LOST HOSPITALS OF LONDON

Shabden Park Hospital
High Road, Chipstead, Surrey CR5
Medical dates:

Medical character:
1938 - 1976

Chronic (female)

In 1937, after the death of its owner, Lord Marshall (once the Lord Mayor of London), Shabden Park and its 40-acre estate were purchased by Surrey County Council for £2,795.

The Shabden Park Home opened in March 1938 as a 'temporary' Council care home for chronically ill elderly females.  The spacious mansion had a wide view over parkland.  It had a wide wooden staircase, but no lift.  Therefore, the more mobile patients were accommodated on the ground floor, where they would have access to the gardens, while the permanently bedfast occupied the upper floor.

During WW2 the Home joined the Emergency Medical Service (EMS) under the control of King's College Hospital.  It had 48 beds and 29 EMS beds for the use of civilian and military war casualties.

In 1944 plans were made to extend the accommodation and to convert the Home into a Sanatorium for TB patients, but nothing came of this.

In 1948 the Home joined the NHS under the administration of the Epsom Group Hospital Management Committee, part of the South West Metropolitan Regional Hospital Board.  It became an annexe of Epsom District Hospital and was renamed Shabden Park Hospital.  It had 50 beds (of which 42 were staffed) for chronically sick female patients.  By 1949 44 of 52 beds were open.
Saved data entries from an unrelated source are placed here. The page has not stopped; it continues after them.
$ cat config.mk
export PLATFORM = sky130hd
export DESIGN_NAME = face_refinement_pattern_generator_core
export DESIGN_NICKNAME = d
export VERILOG_FILES = /design/src/rtl/frpg_pkg.sv /design/src/rtl/face_refinement_pattern_generator_core.sv /design/src/rtl/frpg_front.sv /design/src/rtl/frpg_queue.sv /design/src/rtl/frpg_back.sv
export SDC_FILE = /design/constraint.sdc
export NUM_CORES = 1
export LEC_CHECK = 0
export ABC_AREA = 1
export BUFFER_PORTS_ARGS = -buffer_cell sky130_fd_sc_hd__buf_4
export CAP_MARGIN = 20
export CELL_PAD_IN_SITES_DETAIL_PLACEMENT = 1
export CELL_PAD_IN_SITES_GLOBAL_PLACEMENT = 2
export CORE_MARGIN = 3
export CORE_UTILIZATION = 43
export CTS_CLUSTER_SIZE = 10
export DETAILED_ROUTE_END_ITERATION = 6
export PLACE_DENSITY = 0.82
export SYNTH_ARGS = -nofsm -noshare
export SYNTH_HDL_FRONTEND = slang
export SYNTH_HIERARCHICAL = 1
export SYNTH_SLANG_ARGS = --single-unit
$ cat constraint.sdc
create_clock -name clk_i -period 34.9 [get_ports clk_i]
set_input_delay 3.49 -clock clk_i [delete_from_list [all_inputs] [get_ports clk_i]]
set_output_delay 3.49 -clock clk_i [all_outputs]
set_load 0.005 [all_outputs]
### config.mk
export PLATFORM = sky130hd
export DESIGN_NAME = hcbp_packer_flat
export DESIGN_NICKNAME = d
export VERILOG_FILES = /design/src/hdl/hcbp_pkg.sv /design/src/hdl/hcbp_if.sv /design/src/hdl/hcbp_packer.sv /design/src/flat_wrapper.sv
export SDC_FILE = /design/constraint.sdc
export NUM_CORES = 1
export LEC_CHECK = 0
export BUFFER_PORTS_ARGS = -buffer_cell sky130_fd_sc_hd__buf_2
export CORE_ASPECT_RATIO = 0.75
export CORE_MARGIN = 10
export CORE_UTILIZATION = 30
export CTS_BUF_LIST = sky130_fd_sc_hd__clkbuf_4
export DETAILED_ROUTE_END_ITERATION = 10
export PLACE_DENSITY = 0.46
export SYNTH_ARGS = -nofsm -noshare
export SYNTH_HDL_FRONTEND = slang
export SYNTH_SLANG_ARGS = --single-unit
export TNS_END_PERCENT = 10
### constraint.sdc
create_clock -name clock -period 3.7 [get_ports clock]
set_clock_uncertainty 0.05 [all_clocks]
set_input_delay 0.37 -clock clock [delete_from_list [all_inputs] [get_ports clock]]
set_output_delay 0.37 -clock clock [all_outputs]
set_load 0.05 [all_outputs]
### src/rtl/wgm_pkg.sv
// Shared types and constants for the wildcard glob matcher.
package wgm_pkg;

   localparam int MAX_PATTERN = 32;
   localparam int CHAR_W      = 8;
   localparam int LEN_W       = 6;
   localparam int INDEX_W     = 5;

   localparam logic [CHAR_W-1:0] STAR_CHAR = 8'h2A;
   localparam logic [CHAR_W-1:0] ANY_CHAR  = 8'h3F;

   typedef enum logic [1:0] {
      REQ_LOAD  = 2'd0,
      REQ_BEGIN = 2'd1,
      REQ_TEXT  = 2'd2
   } wgm_req_type;

   // Signals that every cell sees in the same cycle.
   typedef struct packed {
      logic              begin_step;
      logic              text_step;
      logic [CHAR_W-1:0] text_char;
   } wgm_bcast_type;

   // Prefix bits handed from one cell to the next.
   typedef struct packed {
      logic cur;
      logic nxt;
   } wgm_link_type;

endpackage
In 1950 the Hospital had 56 beds.  The average bed occupancy was 43.

In 1955 the average bed occupancy was 98%.  The weekly cost of an in-patient was £6 5s 7d (£6.28).

By 1960 the Hospital had 60 beds.  The average stay for patients was one year, at a weekly cost of  £10 9s 4d (£10.47).  Bed occupancy was at an average of 93%.

In 1965 the average bed occupancy was 98%.  The weekly cost of an in-patient was £16 1s 2d (£16.06).

In 1966 the wooded land to the rear of the Hospital was sold to Surrey County Council.

In 1975 the South West Thames Regional Health Authority decided that the 19th century mansion did not conform to modern fire and safety regulations (it would have been difficult to save many patients on the upper floor in the event of a fire) and the premises were no longer suitable for hospital use.

The Hospital closed in 1976 with 54 beds.  The patients were transferred to West Park Hospital.

Present status (February 2009)

The mansion house was sold to a property developer in the early 1980s and was subsequently subdivided into a number of 4- to 5-bedroomed luxury apartments.  Each of these, as well as the separate lodges, were given a part of the grounds as its own garden area.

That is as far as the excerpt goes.